==== Records
### src/rtl/fabric_decoder.sv
// Address decoder and reply merger for the instruction and data CPU ports.
// Instruction fetches reach the TCM only; data goes to TCM or peripheral bus.
// Unmapped requests select no target and therefore never get a grant.
`timescale 1ns/1ps
`include "coreplex_macros.svh"

module fabric_decoder (
    input  logic                clk,
    input  logic                rst_n,
    // Instruction port
    input  logic                instr_req_i,
    input  bus_pkg::addr_t      instr_addr_i,
    output logic                instr_gnt_o,
    output logic                instr_rvalid_o,
    output bus_pkg::data_t      instr_rdata_o,
    // Data port
    input  logic                data_req_i,
    input  logic                data_we_i,
    input  bus_pkg::be_t        data_be_i,
    input  bus_pkg::addr_t      data_addr_i,
    input  bus_pkg::data_t      data_wdata_i,
    output logic                data_gnt_o,
    output logic                data_rvalid_o,
    output bus_pkg::data_t      data_rdata_o,
    output logic                data_err_o,
    // Targets
    mem_port_if.initiator       tcm_i_port,
    mem_port_if.initiator       tcm_d_port,
    mem_port_if.initiator       pd_port
);

    localparam map_pkg::window_t TCM_BASE = `CF_TCM_BASE;
    localparam map_pkg::window_t TCM_MASK = `CF_TCM_MASK;
    localparam map_pkg::window_t PD_BASE  = `CF_PD_BASE;
    localparam map_pkg::window_t PD_MASK  = `CF_PD_MASK;

    map_pkg::target_e instr_tgt;
    map_pkg::target_e data_tgt;
    logic [3:0]       data_pend_q;   // Data responses still owed to the CPU

    // ------------------------------------------------------------
    // Decode
    // ------------------------------------------------------------
    always_comb begin
        instr_tgt = map_pkg::TGT_NONE;
        if (instr_req_i && map_pkg::in_window(instr_addr_i, TCM_BASE, TCM_MASK)) begin
            instr_tgt = map_pkg::TGT_TCM;
        end

        data_tgt = map_pkg::TGT_NONE;
        if (data_req_i) begin
            if (map_pkg::in_window(data_addr_i, TCM_BASE, TCM_MASK))
                data_tgt = map_pkg::TGT_TCM;
            else if (map_pkg::in_window(data_addr_i, PD_BASE, PD_MASK))
                data_tgt = map_pkg::TGT_PERIPH;
        end
    end

    // Fetches are full-word reads on TCM port A
    assign tcm_i_port.cs    = (instr_tgt == map_pkg::TGT_TCM);
    assign tcm_i_port.we    = 1'b0;
    assign tcm_i_port.be    = '1;
    assign tcm_i_port.addr  = instr_addr_i;
    assign tcm_i_port.wdata = '0;

    // Data fields fan out, only cs differs
    assign tcm_d_port.cs    = (data_tgt == map_pkg::TGT_TCM);
    assign tcm_d_port.we    = data_we_i;
    assign tcm_d_port.be    = data_be_i;
    assign tcm_d_port.addr  = data_addr_i;
    assign tcm_d_port.wdata = data_wdata_i;

    assign pd_port.cs       = (data_tgt == map_pkg::TGT_PERIPH);
    assign pd_port.we       = data_we_i;
    assign pd_port.be       = data_be_i;
    assign pd_port.addr     = data_addr_i;
    assign pd_port.wdata    = data_wdata_i;

    // ------------------------------------------------------------
    // Reply merge
    // ------------------------------------------------------------
    assign instr_gnt_o    = tcm_i_port.gnt;
    assign instr_rvalid_o = tcm_i_port.rvalid;
    assign instr_rdata_o  = tcm_i_port.rdata & {`CF_XLEN{tcm_i_port.rvalid}};

    always_comb begin
        case (data_tgt)
            map_pkg::TGT_TCM:    data_gnt_o = tcm_d_port.gnt;
            map_pkg::TGT_PERIPH: data_gnt_o = pd_port.gnt;
            default:             data_gnt_o = 1'b0;   // Unmapped stalls
        endcase
    end

    // Peripheral and TCM replies may land in different cycles than issued
    assign data_rvalid_o = tcm_d_port.rvalid | pd_port.rvalid;
    assign data_rdata_o  = (tcm_d_port.rdata & {`CF_XLEN{tcm_d_port.rvalid}}) |
                           (pd_port.rdata    & {`CF_XLEN{pd_port.rvalid}});
    assign data_err_o    = 1'b0;   // No target reports errors

    // Outstanding data accesses, grant adds one, rvalid retires one
    always_ff @(posedge clk or negedge rst_n) begin
        if (!rst_n) begin
            data_pend_q <= '0;
        end else begin
            data_pend_q <= data_pend_q + {3'b0, data_gnt_o} - {3'b0, data_rvalid_o};
        end
    end

    // At most one data reply per cycle since the merge is a plain OR
    a_one_data_rvalid: assert property (@(posedge clk) disable iff (!rst_n)
        $onehot0({tcm_d_port.rvalid, pd_port.rvalid}));

    // No target answers a data access that was never granted
    a_no_orphan_rvalid: assert property (@(posedge clk) disable iff (!rst_n)
        data_rvalid_o |-> (data_pend_q != '0));

endmodule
========
§ What you should do
Transcribe exactly, and only, the lines that extend from the one containing "a_one_data_rvalid: assert property" to the end of the records above, inclusive of both.

§ Result
    a_one_data_rvalid: assert property (@(posedge clk) disable iff (!rst_n)
        $onehot0({tcm_d_port.rvalid, pd_port.rvalid}));

    // No target answers a data access that was never granted
    a_no_orphan_rvalid: assert property (@(posedge clk) disable iff (!rst_n)
        data_rvalid_o |-> (data_pend_q != '0));

endmodule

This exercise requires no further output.